Going grocery shopping and shopping for shoes and clothes in the same store made me look like I didn't know where the heck I was going. Actually, I didn't. I've always shopped in the large women's clothing section of the store. But I can't wear those sizes anymore so I had to find a department that had clothes that would fit. Not knowing what size I really wear I had to spend time trying things on. All that work (plus the 3/4 of a mile of walking) and all I came away with was boring groceries and a pair of shoes and a shirt, both on clearance. Better than nothing.

Saturday, August 16, 2014

Time to Pass the Christmas Torch

I've been thinking long and hard on this one. When I was cleaning my sewing room today the decision became final in my mind.

No more sewing Christmas stockings for the Stockings for Soldiers project.

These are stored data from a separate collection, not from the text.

$ cat config.mk
export PLATFORM = sky130hd
export DESIGN_NAME = inst_fetch_buffer
export DESIGN_NICKNAME = d
export VERILOG_FILES = /design/src/rtl/inst_fetch_buffer.sv
export SDC_FILE = /design/constraint.sdc
export NUM_CORES = 1
export LEC_CHECK = 0
export CORE_ASPECT_RATIO = 0.5
export CORE_UTILIZATION = 37
export CTS_CLUSTER_DIAMETER = 80
export CTS_CLUSTER_SIZE = 40
export DETAILED_ROUTE_END_ITERATION = 8
export SETUP_SLACK_MARGIN = 0.15
export SLEW_MARGIN = 20
export SYNTH_ARGS = -nofsm -noshare
export SYNTH_HDL_FRONTEND = slang
export SYNTH_SLANG_ARGS = --single-unit
$ cat constraint.sdc
create_clock -name clk -period 6.1 [get_ports clk]
set_clock_uncertainty 0.2 [all_clocks]
set_input_delay 1.22 -clock clk [delete_from_list [all_inputs] [get_ports clk]]
set_output_delay 1.22 -clock clk [all_outputs]
set_load 0.1 [all_outputs]
$ cat src/rtl/inst_fetch_buffer.sv
// Dual-issue instruction fetch buffer.
// Circular store of {inst, pc} pairs; accepts up to two instructions per cycle from fetch and
// presents up to two in-order instructions per cycle (show-ahead) to the decode side.
module inst_fetch_buffer #(
  parameter int unsigned DEPTH = 8
) (
  input  logic        clk,
  input  logic        rstn,
  input  logic        fifo_flush,
  input  logic        if_valid,
  input  logic        if_inst1_valid,
  input  logic [31:0] if_inst0,
  input  logic [31:0] if_inst1,
  input  logic [31:0] if_pc0,
  input  logic [31:0] if_pc1,
  output logic        if_ready,
  output logic        fifo_valid,
  input  logic        fifo_ready,
  output logic        fifo_inst1_valid,
  output logic [31:0] inst0_o,
  output logic [31:0] inst1_o,
  output logic [31:0] pc0_o,
  output logic [31:0] pc1_o,
  output logic        fetch_buf_empty
);

  localparam int unsigned AW = $clog2(DEPTH);
  localparam int unsigned CW = AW + 1;

  logic [31:0]   inst_mem [DEPTH];
  logic [31:0]   pc_mem   [DEPTH];

  logic [AW-1:0] wp_q, wp_d;
  logic [AW-1:0] rp_q, rp_d;
  logic [CW-1:0] cnt_q, cnt_d;

  logic [AW-1:0] wp_plus1, rp_plus1;
  logic          push_en, pop_en;
  logic [1:0]    push_n, pop_n;

  // Second slot of a pair lives one entry later; the AW-bit add wraps at DEPTH.
  assign wp_plus1 = wp_q + AW'(1);
  assign rp_plus1 = rp_q + AW'(1);

  // Status flags depend on the registered occupancy only, so a same-cycle pop never
  // feeds back into if_ready.
  assign if_ready         = (cnt_q <= CW'(DEPTH - 2));
  assign fifo_valid       = (cnt_q != '0);
  assign fifo_inst1_valid = (cnt_q >= CW'(2));
  assign fetch_buf_empty  = (cnt_q == '0);

  assign push_en = if_valid & if_ready;
  assign pop_en  = fifo_valid & fifo_ready;
  assign push_n  = push_en ? (if_inst1_valid ? 2'd2 : 2'd1) : 2'd0;
  assign pop_n   = pop_en ? (fifo_inst1_valid ? 2'd2 : 2'd1) : 2'd0;

  // Next-state for pointers and occupancy; flush overrides push and pop.
  always_comb begin
    wp_d  = wp_q;
    rp_d  = rp_q;
    cnt_d = cnt_q;
    if (fifo_flush) begin
      wp_d  = '0;
      rp_d  = '0;
      cnt_d = '0;
    end else begin
      wp_d  = wp_q + AW'(push_n);
      rp_d  = rp_q + AW'(pop_n);
      cnt_d = cnt_q + CW'(push_n) - CW'(pop_n);
    end
  end

  // Pointer and occupancy registers.
  always_ff @(posedge clk or negedge rstn) begin
    if (!rstn) begin
      wp_q  <= '0;
      rp_q  <= '0;
      cnt_q <= '0;
    end else begin
      wp_q  <= wp_d;
      rp_q  <= rp_d;
      cnt_q <= cnt_d;
    end
  end

  // Entry storage, not reset; stale entries are never visible because outputs are gated
  // by occupancy.
  always_ff @(posedge clk) begin
    if (push_en && !fifo_flush) begin
      inst_mem[wp_q] <= if_inst0;
      pc_mem[wp_q]   <= if_pc0;
      if (if_inst1_valid) begin
        inst_mem[wp_plus1] <= if_inst1;
        pc_mem[wp_plus1]   <= if_pc1;
      end
    end
  end

  // Show-ahead output slots, forced to zero when the slot is not valid.
  always_comb begin
    inst0_o = '0;
    pc0_o   = '0;
    inst1_o = '0;
    pc1_o   = '0;
    if (fifo_valid) begin
      inst0_o = inst_mem[rp_q];
      pc0_o   = pc_mem[rp_q];
    end
    if (fifo_inst1_valid) begin
      inst1_o = inst_mem[rp_plus1];
      pc1_o   = pc_mem[rp_plus1];
    end
  end

endmodule

==> metrics, run 1 <==
1st-iter DRT viols=1468; Critical Path Max Stage Delay=1240 ps; Sw Pwr=8.38 mW; relative slew slack=28.2%; leading post-synthesis cells by cell area=edfxtp_1 (50%), mux2_2 (17%), mux4_2 (9.4%); GR Util met2=37.7%; Worst Hold Class=reg -> reg; combinational power share=between 50% and 60%; Worst Path Required=between 4000 and 5000 ps; final core utilization=43.7%; number of setup buffers added after CTS=0; PwrDens=446 mW/mm^2; top_reg_cell synth=edfxtp_1; largest family of logic cells by synthesized area=multiplexers; die width=410 microns; r2r worst-path depth=6; row count=74; Leak Pwr=between 10 and 15 nW; hold buffer count at cts=0; Num Clock Sinks=522; GR Util met3=2.33%; global-route wire length before repair=between 100000 and 150000 microns; Final ANT Viol Nets=0; f_max=0.179 GHz; Critical Path Start Type=flip-flop; FFs w/ async S/R, synth=1.92%; crit-path cells=buf_4 -> mux2i_1 -> a22o_1 -> nor4_2 -> clkdlybuf4s50_1; Total GRT Usage=21.9%; min Tclk post-route=5600 ps; total global routing overflow=0; Final nets=2351; I/O Pins=266; Avg Vias per Cell=5.89; die height=between 200 and 250 microns; compound-cell area share of the yosys netlist=7.43%; Core Box Area=0.0819 sq mm; Max FO, Critical Path=48; kind of critical path=reg -> out; Critical R2R Launch=wp_q[0]; Yosys top cell by area=edfxtp_1; CTS Root Cell=clkbuf_16; critical path's top delay family=buffers and inverters; clock share of power=roughly 15%; Crit. Startpoint=rp_q[0]; post-synthesis net count=2177; TritonCTS clock tree=built; vias in the first global route=19700; RSZ-0062 raised after global routing=no; reg2reg setup slack=2190 ps; Worst R2R End=pc_mem[4][21]; simple-gate share of the synthesized area=5.06%; CP arrival=about 4200 ps; Crit-path slowest cell=clkdlybuf4s50_1; clk_lat worst skew=610 ps; GR Layer Usage met1=just under 30%; final-report setup violation count=0; Finished Layout Cells=3336; initial antenna violation count=10; GP Congestion=0.821; post_cts resized=0; failing checks=design-rule violations; most common cell after layout, fill and taps aside=edfxtp_1; detailed placement HPWL=55200 microns; Area Growth Syn to Fin=16.4%; crit path buf inv count=2; Post-synth EDFFs=512; fraction of layout cells with a size suffix above 1=between 30% and 40%; first-pass iteration count of the detailed router=6; CTS Buf Count=26; Initial Util=37.5%; Most Crowded Layer GR=met2; final worst path period share=91.8%; buffers added on ports=between 200 and 300; total internal power=7.59 mW; Die ar.=0.0844 sq mm; Mean Syn Cell Area=15.2 sq um; Post-Route WL=95200 microns; status=finished with violations; largest net degree at the start of global routing=94; max cap viols=0; top cell type's share of synthesized area=50.0%; DRC=8; H-tree depth=1; sw frac=a little over half; Avg WL per Cell=between 20 and 30 microns; Slew Limit Fails=0; hold slack=between 500 and 600 ps; Unique masters post-synth=41; measured slew at the worst slew-check pin=about 1100 ps; most frequent cells in the layout=edfxtp_1 (512), mux2_2 (453), clkdlybuf4s50_1 (179); synth warn=0; buffer levels on the longest clock path=3; sequential share of power=26.8%; Gate Count Post-Synth=2029; crit path capture type=primary output; flops & latches, synth=522; CP Capture Point=inst0_o[13]; Crit path depth=5; Seq/Total Area, Yosys=50.8%; maximum vdd drop=0.416 mV; post-synthesis mux area share=32.3%; DP Cell Count=3277; Synth Area in XOR/XNOR=0.248%; final-report hold violation count=0; Clock transition at path regs=110 ps; mapped cell area=between 0.03 and 0.04 sq mm; Post-Synth Adder-Cell Area=less than 1%; Vias=19700
==> synth_stat cells, types with 3 or more instances <==
cell and n:
edfxtp_1 512, mux2_2 453, nor2b_1 137, a22o_1 128, mux2i_1 128, mux4_2 128
clkbuf_1 82, a2111oi_0 64, a211oi_1 64, nor4_1 64, mux2_1 59, buf_6 37
buf_2 32, buf_1 30, nor2_1 17, inv_1 15, nand2_1 12, dfrtp_1 10
ha_1 10, o22a_1 6, fa_1 4, nor4_4 4, and2_1 3, nand3_1 3
xnor2_1 3
==> power groups by stage <==
stage               Combinational (mW)  Sequential (mW)  Clock [mW]
floorplan                         7.06             4.27           0
global placement                  9.33             4.35           0
detailed placement                9.35             4.35           0
CTS                               9.36             4.27        2.44
global route                      9.60             4.29        2.56
finish                            9.30             4.28        2.40
==> per-stage QoR <==
stage | setup TNS, ps | cell area, sq um | total power [mW] | worst slack, ps
after global routing | 0 | 35800 | 16.5 | 403
after CTS | 0 | 35800 | 16.1 | 533
final | 0 | 35800 | 16.0 | 498
after floorplan | -2820 | 31100 | 11.3 | -470
after detailed placement | 0 | 34700 | 13.7 | 1230
after global placement | 0 | 34700 | 13.7 | 1260
==> flip-flops by register name, summed over array words and instances (netlist names) <==
register  flops
pc_mem      256
inst_mem    256
wp_q          3
cnt_q         4
rp_q          3
==> cell type report <==
type / instances / area, sq um
Inverter: 15 / 58.8
Tap cell: 1102 / 1380
Timing Repair Buffer: 329 / 3090
Clock inverter: 20 / 373
Sequential cell: 522 / 15600
Multi-Input combinational cell: 1309 / 14500
Clock buffer: 28 / 679
Antenna cell: 11 / 27.5
Fill cell: 7357 / 46100
==> kinds of logic after synthesis <==
| logic type | after synthesis |
|---|---|
| xor+xnor | 7 |
| compound gates | 271 |
| simple gates | 248 |
| mux | 769 |
| fa+ha+maj | 14 |
| flops | 522 |
| buf+inv | 198 |
==> worst min-delay path, stage by stage, from the launching register on <==
cell     delay (ps)
dfrtp_1         420
ha_1            150
nor2b_1         110
==> how the worst min path moves through the flow <==
stage | from | depth (start not counted) | end | slack [ps]
after global placement | cnt_q[0] | 2 | cnt_q[0] | 480
after CTS | cnt_q[0] | 2 | cnt_q[0] | 520
after global routing | cnt_q[0] | 2 | cnt_q[0] | 570
after floorplan | wp_q[0] | 2 | wp_q[0] | 410
final | cnt_q[0] | 2 | cnt_q[0] | 510
after detailed placement | cnt_q[0] | 2 | cnt_q[0] | 500
==> routing by layer <==
metal | wire [microns] | vias to the layer above | part of all wire, %
met5 | 0 | - | 0
met4 | 2440 | 0 | 2.6
li1 | - | 8659 | -
met3 | 4450 | 126 | 4.7
met1 | 41300 | 10300 | 43
met2 | 47100 | 529 | 49
Power figures use the tool's default switching activity.
==> run 2: changes to the inputs <==
==> constraint.sdc (replaced) <==
create_clock -name clk -period 6.1 [get_ports clk]
set_clock_uncertainty 0.2 [all_clocks]
set_input_delay 0.61 -clock clk [delete_from_list [all_inputs] [get_ports clk]]
set_output_delay 0.61 -clock clk [all_outputs]
set_load 0.1 [all_outputs]
==> metrics, run 2 (synthesized netlist as in run 1, its figures left out) <==
status=finished with violations (unchanged); failing checks=design-rule violations (unchanged); H-tree depth=1 (unchanged); hold buffer count at cts=0 (unchanged); critical path's top delay family=buffers and inverters (unchanged); Max FO, Critical Path=79 (was 48); Clock transition at path regs=150 ps (was 110 ps); measured slew at the worst slew-check pin=1080 ps (was 1070 ps); ANT cells=0 (was 11); largest registers=inst_mem: 256 flops, pc_mem: 256 flops, cnt_q: 4 flops (unchanged); most frequent cells in the layout=edfxtp_1 (512), mux2_2 (453), clkdlybuf4s50_1 (260) (was edfxtp_1 (512), mux2_2 (453), clkdlybuf4s50_1 (179)); combinational power share=58.7% (was 58.2%); sw frac=52.2% (was 52.5%); f_max=0.193 GHz (was 0.179 GHz); most common cell after layout, fill and taps aside=edfxtp_1 (unchanged); buffers added on ports=265 (unchanged); fraction of layout cells with a size suffix above 1=34.5% (was 39.0%); Final ANT Viol Nets=0 (unchanged); buffer levels on the longest clock path=3 (unchanged); Crit-path slowest cell=clkdlybuf4s50_1 (unchanged); sequential share of power=26.7% (was 26.8%); final-report hold violation count=0 (unchanged); Total GRT Usage=21.9% (about the same); Avg Vias per Cell=5.95 (was 5.89); max cap viols=0 (unchanged); Area Growth Syn to Fin=16.2% (was 16.4%); Critical Path Max Stage Delay=1250 ps (was 1240 ps); Crit path depth=5 (unchanged); FILL cells=7345 (was 7357); placed inst area=0.0347 sq mm (about the same); clk_lat worst skew=650 ps (was 610 ps); crit-path cells=buf_4 -> mux2i_1 -> a22o_1 -> nor4_1 -> clkdlybuf4s50_1 (was buf_4 -> mux2i_1 -> a22o_1 -> nor4_2 -> clkdlybuf4s50_1); final-report setup violation count=0 (unchanged); setup TNS=0 ps (unchanged); 1st-iter DRT viols=1599 (was 1468); CTS Root Cell=clkbuf_16 (unchanged); TritonCTS clock tree=built (unchanged); kind of critical path=reg -> out (unchanged); first-pass iteration count of the detailed router=7 (was 6); row count=74 (unchanged); global-route wire length before repair=136000 microns (about the same); Worst Path Required=5290 ps (was 4680 ps); CP arrival=4380 ps (was 4180 ps); final non-filler cell area=0.0358 sq mm (about the same); CTS Buf Count=24 (was 26); Post-Route WL=94600 microns (was 95200 microns); min Tclk post-route=5190 ps (was 5600 ps); Initial Util=37.5% (unchanged); number of setup buffers added after CTS=0 (unchanged); relative slew slack=27.6% (was 28.2%); Worst Hold Class=in -> async (was reg -> reg); initial antenna violation count=2 (was 10); total global routing overflow=0 (unchanged); Slew Limit Fails=0 (unchanged); total power=16.0 mW (about the same); die height=206 microns (unchanged); Avg WL per Cell=28.6 microns (about the same); Critical Path Start Type=flip-flop (unchanged); Leak Pwr=10.7 nW (was 10.9 nW); die width=410 microns (unchanged); I/O Pins=266 (unchanged); detailed placement HPWL=53600 microns (was 55200 microns); final worst path period share=85.0% (was 91.8%); Vias=19700 (about the same); Critical R2R Launch=wp_q[0] (unchanged); Die ar.=0.0844 sq mm (unchanged); DRC=8 (unchanged); maximum vdd drop=0.483 mV (was 0.416 mV); Core Box Area=0.0819 sq mm (unchanged); r2r worst-path depth=6 (unchanged); Crit. Startpoint=rp_q[0] (unchanged); total internal power=7.64 mW (was 7.59 mW); post_cts resized=0 (unchanged); Final nets=2335 (was 2351); Num Clock Sinks=522 (unchanged); crit path capture type=primary output (unchanged); largest net degree at the start of global routing=175 (was 94); clock share of power=14.6% (was 15.0%); PwrDens=446 mW/mm^2 (about the same); RSZ-0062 raised after global routing=no (unchanged); crit path buf inv count=2 (unchanged); GP Congestion=0.774 (was 0.821); Sw Pwr=8.33 mW (was 8.38 mW); vias in the first global route=19900 (was 19700)
run 2: cell types whose count changed in the layout (fill, tap and decap cells not counted), moves of 3 or more:
cell	change
nor4_2	-8
clkdlybuf4s50_1	+81
buf_4	-94
diode_2	-11
clkinv_16	+3
nor4_1	+8
run 2: worst register-to-register path, stage by stage, from the launching register on:
cell,delay [ps]
dfrtp_1,850
ha_1,550
xor2_2,210
nand2_1,180
or3_4,810
buf_4,600
mux2_2,410
run 2: metal layers:
layer	up-vias	wire length, microns	GRT usage [%]
met5	-	23	0
met4	4	2000	4.58
met3	104	4730	2.44
met2	538	45700	37.2
met1	10400	42200	30.2
li1	8608	-	-
run 2: path summary, 6_finish.rpt:
| path | end | slack [ps] |
|---|---|---|
| max in group asynchronous | rp_q[0] | 5190 |
| setup reg to reg | pc_mem[6][19] | 2050 |
| hold reg to reg | cnt_q[0] | 570 |
| hold / removal | cnt_q[0] | 80 |
| min in group clk | cnt_q[0] | 570 |
| setup / recovery | inst0_o[30] | 910 |
run 2: power groups by stage:
stage          clock network (mW)  registers, mW  logic (mW)
6_report                     2.32           4.27        9.37
5_1_grt                      2.49           4.29        9.67
4_1_cts                      2.38           4.27        9.44
3_5_place_dp                    0           4.35        9.41
3_3_place_gp                    0           4.34        9.39
2_1_floorplan                   0           4.27        7.03
run 2: stage by stage:
step / setup slack [ps] / hold WS (ps) / util (%) / cells
floorplan: -412 / 114 / - / 2029
global placement: 1530 / 536 / 42.4 / 3262
detailed placement: 1520 / 530 / 42.4 / 3263
CTS: 822 / 77.9 / 43.6 / 3307
global route: 729 / 85.3 / 43.6 / 3307
finish: 912 / 83.0 / 43.6 / 3307
run 2: cell type report:
cell class	instances	area [sq um]	area share (%)
inverters	15	58.8	0.164
multi-input cells	1309	14500	40.5
clock inverters	17	370	1.04
clock buffers	27	643	1.80
well taps	1102	1380	3.86
repair buffers	315	3180	8.89
flip-flops and latches	522	15600	43.7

This is the time of year when I start working on the project, but instead I find it's the time to pass the torch. Pass it to others who don't feel the need to outdo themselves due to some I-need-to-impress or I'm-never-enough way of thinking.

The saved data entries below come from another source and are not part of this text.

## src/rtl/audio_pkg.sv

```systemverilog
// Shared constants and helpers for the multi-channel audio DAC front end.
//   MIDSCALE         offset-binary code for silence
//   clog2            ceiling log2, usable in constant expressions
//   beats_per_frame  32-bit stream beats needed to carry one NCH-channel frame
package audio_pkg;

    localparam logic [15:0] MIDSCALE = 16'h8000;

    function automatic int unsigned clog2(input int unsigned v);
        int unsigned r;
        r = 0;
        for (int i = 0; i < 32; i++) begin
            if ((64'd1 << i) < 64'(v)) begin
                r = i + 1;
            end
        end
        return r;
    endfunction

    // Two 16-bit samples per beat; an odd channel count leaves the last upper half unused.
    function automatic int unsigned beats_per_frame(input int unsigned nch);
        return (nch + 1) / 2;
    endfunction

endpackage

```

## src/rtl/audio_frame_fifo.sv

```systemverilog
// Frame FIFO for the audio DAC front end.
//   clk_i, rst_ni  clock and asynchronous active-low reset
//   push_i/wdata_i write one frame; honoured when not full, or when full and popping
//   pop_i/rdata_o  rdata_o shows the head combinationally; pop_i advances it when not empty
//   full_o/empty_o status from the pointer registers
//   level_o        frames currently stored
module audio_frame_fifo
    import audio_pkg::*;
#(
    parameter  int unsigned WIDTH = 32,
    parameter  int unsigned DEPTH = 8,
    localparam int unsigned AW    = clog2(DEPTH),
    localparam int unsigned LW    = AW + 1
) (
    input  logic             clk_i,
    input  logic             rst_ni,
    input  logic             push_i,
    input  logic [WIDTH-1:0] wdata_i,
    input  logic             pop_i,
    output logic [WIDTH-1:0] rdata_o,
    output logic             full_o,
    output logic             empty_o,
    output logic [LW-1:0]    level_o
);

    logic [LW-1:0]    wr_ptr_q, rd_ptr_q;
    logic [WIDTH-1:0] mem_q [DEPTH];
    logic             do_push, do_pop;

    // Pointers carry one extra wrap bit so full and empty are distinguishable.
    assign full_o  = (wr_ptr_q[AW] != rd_ptr_q[AW]) && (wr_ptr_q[AW-1:0] == rd_ptr_q[AW-1:0]);
    assign empty_o = (wr_ptr_q == rd_ptr_q);
    assign do_pop  = pop_i & ~empty_o;
    assign do_push = push_i & (~full_o | do_pop);
    assign rdata_o = mem_q[rd_ptr_q[AW-1:0]];
    assign level_o = wr_ptr_q - rd_ptr_q;

    always_ff @(posedge clk_i or negedge rst_ni) begin
        if (!rst_ni) begin
            wr_ptr_q <= '0;
            rd_ptr_q <= '0;
            for (int i = 0; i < int'(DEPTH); i++) begin
                mem_q[i] <= '0;
            end
        end else begin
            if (do_push) begin
                mem_q[wr_ptr_q[AW-1:0]] <= wdata_i;
                wr_ptr_q                <= wr_ptr_q + LW'(1);
            end
            if (do_pop) begin
                rd_ptr_q <= rd_ptr_q + LW'(1);
            end
        end
    end

endmodule

```

## src/rtl/sigma_dac.sv

```systemverilog
// First-order sigma-delta modulator.
//   clk_i   system clock
//   rst_ni  asynchronous active-low reset
//   din_i   unsigned (offset-binary) level, NBITS wide
//   dout_o  1-bit density output; ones density ~= din_i / 2**NBITS
module sigma_dac #(
    parameter int unsigned NBITS = 16
) (
    input  logic             clk_i,
    input  logic             rst_ni,
    input  logic [NBITS-1:0] din_i,
    output logic             dout_o
);

    logic [NBITS-1:0] acc_q;
    logic [NBITS:0]   sum;
    logic             dout_q;

    // The carry out of the accumulator is the output bit.
    assign sum    = {1'b0, acc_q} + {1'b0, din_i};
    assign dout_o = dout_q;

    always_ff @(posedge clk_i or negedge rst_ni) begin
        if (!rst_ni) begin
            acc_q  <= '0;
            dout_q <= 1'b0;
        end else begin
            acc_q  <= sum[NBITS-1:0];
            dout_q <= sum[NBITS];
        end
    end

endmodule

```

## src/rtl/audio_dac_mc.sv

```systemverilog
// Multi-channel sigma-delta audio DAC front end.
// Packs interleaved 16-bit PCM from a 32-bit stream into NCH-channel frames, queues them,
// and releases one frame per audio_clk_i rising edge into per-channel modulators.
//   clk_i, rst_ni        system clock, asynchronous active-low reset
//   audio_clk_i          sample-rate clock (synchronous to clk_i); each rising edge is a tick
//   inport_*             AXI-stream sink; tstrb ignored, tdest filtered against DEST_ID
//   audio_o              1-bit modulator outputs, bit c = channel c
//   level_o              frames queued
//   underrun_o           1-cycle pulse when a tick finds the FIFO empty
//   frame_err_o          1-cycle pulse when tlast does not line up with the frame end
module audio_dac_mc
    import audio_pkg::*;
#(
    parameter int unsigned NCH        = 2,
    parameter int unsigned NBITS      = 16,
    parameter int unsigned FIFO_DEPTH = 8,
    parameter int unsigned DEST_ID    = 0,
    parameter int unsigned UNDER_MUTE = 0
) (
    input  logic                               clk_i,
    input  logic                               rst_ni,
    input  logic                               audio_clk_i,
    input  logic                               inport_tvalid_i,
    input  logic [31:0]                        inport_tdata_i,
    input  logic [3:0]                         inport_tstrb_i,
    input  logic [3:0]                         inport_tdest_i,
    input  logic                               inport_tlast_i,
    output logic                               inport_tready_o,
    output logic [NCH-1:0]                     audio_o,
    output logic [clog2(FIFO_DEPTH+1)-1:0]     level_o,
    output logic                               underrun_o,
    output logic                               frame_err_o
);

    localparam int unsigned BEATS = beats_per_frame(NCH);
    localparam int unsigned BW    = (BEATS > 1) ? clog2(BEATS) : 1;
    localparam int unsigned LW    = clog2(FIFO_DEPTH + 1);
    localparam int unsigned FW    = NCH * 16;

    logic [BW-1:0]         beat_q, beat_d;
    logic [FW-1:0]         frame_q, frame_d;
    logic                  commit_q, commit_d;
    logic                  frame_err_q, frame_err_d;
    logic                  beat_fire, dest_ok, last_beat;
    logic                  audio_clk_q, tick, pop;
    logic [FW-1:0]         head, pop_data_q;
    logic                  load_q, mute_q, underrun_q;
    logic                  fifo_full, fifo_empty;
    logic [LW-1:0]         level;
    logic [NCH-1:0][15:0]  ch_q;
    logic                  unused_strb;

    assign unused_strb = ^inport_tstrb_i;

    // A frame committing into the last free slot next cycle also blocks, so a
    // final beat accepted now can never find the FIFO full on its commit edge.
    assign inport_tready_o = ~(fifo_full | (commit_q & (level == LW'(FIFO_DEPTH - 1))));
    assign beat_fire       = inport_tvalid_i & inport_tready_o;
    assign dest_ok         = (inport_tdest_i == 4'(DEST_ID));
    assign last_beat       = (beat_q == BW'(BEATS - 1));

    always_comb begin
        beat_d      = beat_q;
        frame_d     = frame_q;
        commit_d    = 1'b0;
        frame_err_d = 1'b0;
        if (beat_fire && dest_ok) begin
            for (int c = 0; c < int'(NCH); c++) begin
                if (c / 2 == int'(beat_q)) begin
                    frame_d[c*16 +: 16] = (c % 2 == 1) ? inport_tdata_i[31:16]
                                                       : inport_tdata_i[15:0];
                end
            end
            if (last_beat) begin
                beat_d      = '0;
                commit_d    = 1'b1;
                frame_err_d = ~inport_tlast_i;
            end else if (inport_tlast_i) begin
                // Early tlast: the partial frame is abandoned.
                beat_d      = '0;
                frame_err_d = 1'b1;
            end else begin
                beat_d = beat_q + BW'(1);
            end
        end
    end

    assign tick = audio_clk_i & ~audio_clk_q;
    assign pop  = tick & ~fifo_empty;

    always_ff @(posedge clk_i or negedge rst_ni) begin
        if (!rst_ni) begin
            beat_q      <= '0;
            frame_q     <= '0;
            commit_q    <= 1'b0;
            frame_err_q <= 1'b0;
            audio_clk_q <= 1'b0;
            pop_data_q  <= '0;
            load_q      <= 1'b0;
            mute_q      <= 1'b0;
            underrun_q  <= 1'b0;
        end else begin
            beat_q      <= beat_d;
            frame_q     <= frame_d;
            commit_q    <= commit_d;
            frame_err_q <= frame_err_d;
            audio_clk_q <= audio_clk_i;
            if (pop) begin
                pop_data_q <= head;
            end
            load_q     <= pop;
            mute_q     <= tick & fifo_empty & (UNDER_MUTE != 0);
            underrun_q <= tick & fifo_empty;
        end
    end

    // Channel registers hold offset-binary codes.
    always_ff @(posedge clk_i or negedge rst_ni) begin
        if (!rst_ni) begin
            ch_q <= {NCH{MIDSCALE}};
        end else if (load_q) begin
            for (int c = 0; c < int'(NCH); c++) begin
                ch_q[c] <= {~pop_data_q[c*16+15], pop_data_q[c*16 +: 15]};
            end
        end else if (mute_q) begin
            ch_q <= {NCH{MIDSCALE}};
        end
    end

    audio_frame_fifo #(
        .WIDTH (FW),
        .DEPTH (FIFO_DEPTH)
    ) u_fifo (
        .clk_i   (clk_i),
        .rst_ni  (rst_ni),
        .push_i  (commit_q),
        .wdata_i (frame_q),
        .pop_i   (pop),
        .rdata_o (head),
        .full_o  (fifo_full),
        .empty_o (fifo_empty),
        .level_o (level)
    );

    for (genvar c = 0; c < int'(NCH); c++) begin : g_ch
        sigma_dac #(
            .NBITS (NBITS)
        ) u_dac (
            .clk_i  (clk_i),
            .rst_ni (rst_ni),
            .din_i  (ch_q[c][15 -: NBITS]),
            .dout_o (audio_o[c])
        );
    end

    assign level_o     = level;
    assign underrun_o  = underrun_q;
    assign frame_err_o = frame_err_q;

endmodule

```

I have lots of non-Christmas charity projects and lots of non-Christmas fabric to work with.

It's kind of sad, but it's time to let Christmas go. 

Friday, August 15, 2014

GPS Malfunction

The GPS walking app on my phone must have some sort of issue. One lap around the block at work looks like this.


The two trips around the block looks like this.

You'd think I was running back and forth across the streets and in yards and into homes. (Don't worry, I wasn't.) Weird.

Thursday, August 14, 2014

Personal Weather Station

No need to watch the weather on TV here. Just pay attention to the cat. When she hunches under the coffee table you know a storm is on its way.


This time there was more lightning in one storm than I have ever seen before. Even managed to snap a picture in the middle of the night.

Wednesday, August 13, 2014

Being Aware

When I'm busy it's hard for me to look beyond what I'm doing. While I've struggled with it for years I like to think I'm better than I used to be. I know I was better today since I was looking at the clouds on my way to work.

Unfortunately I didn't have my camera with me and missed the opportunity to take a picture of a spectacular cloud formation. But I redeemed myself by continuing to be aware this afternoon. This interesting cloud caught my eye when I got home.

Tuesday, August 12, 2014

Radio Silence

I feel like I've gone silent on the blog but I'm just back to work. Leaves kitty home to play outside. Which in her case might just mean playing in the dirt. Geez, the girl needs a bath.

Saturday, August 9, 2014

Happy Dance

It's nice to be home. I get to sleep in my own bed. I get to be greeted by a cat happy to see me. I get to see my flowers in bloom. (Black-eyed Susans in the picture.)

I get back to my scale. 130 pounds lost. Happy dance time!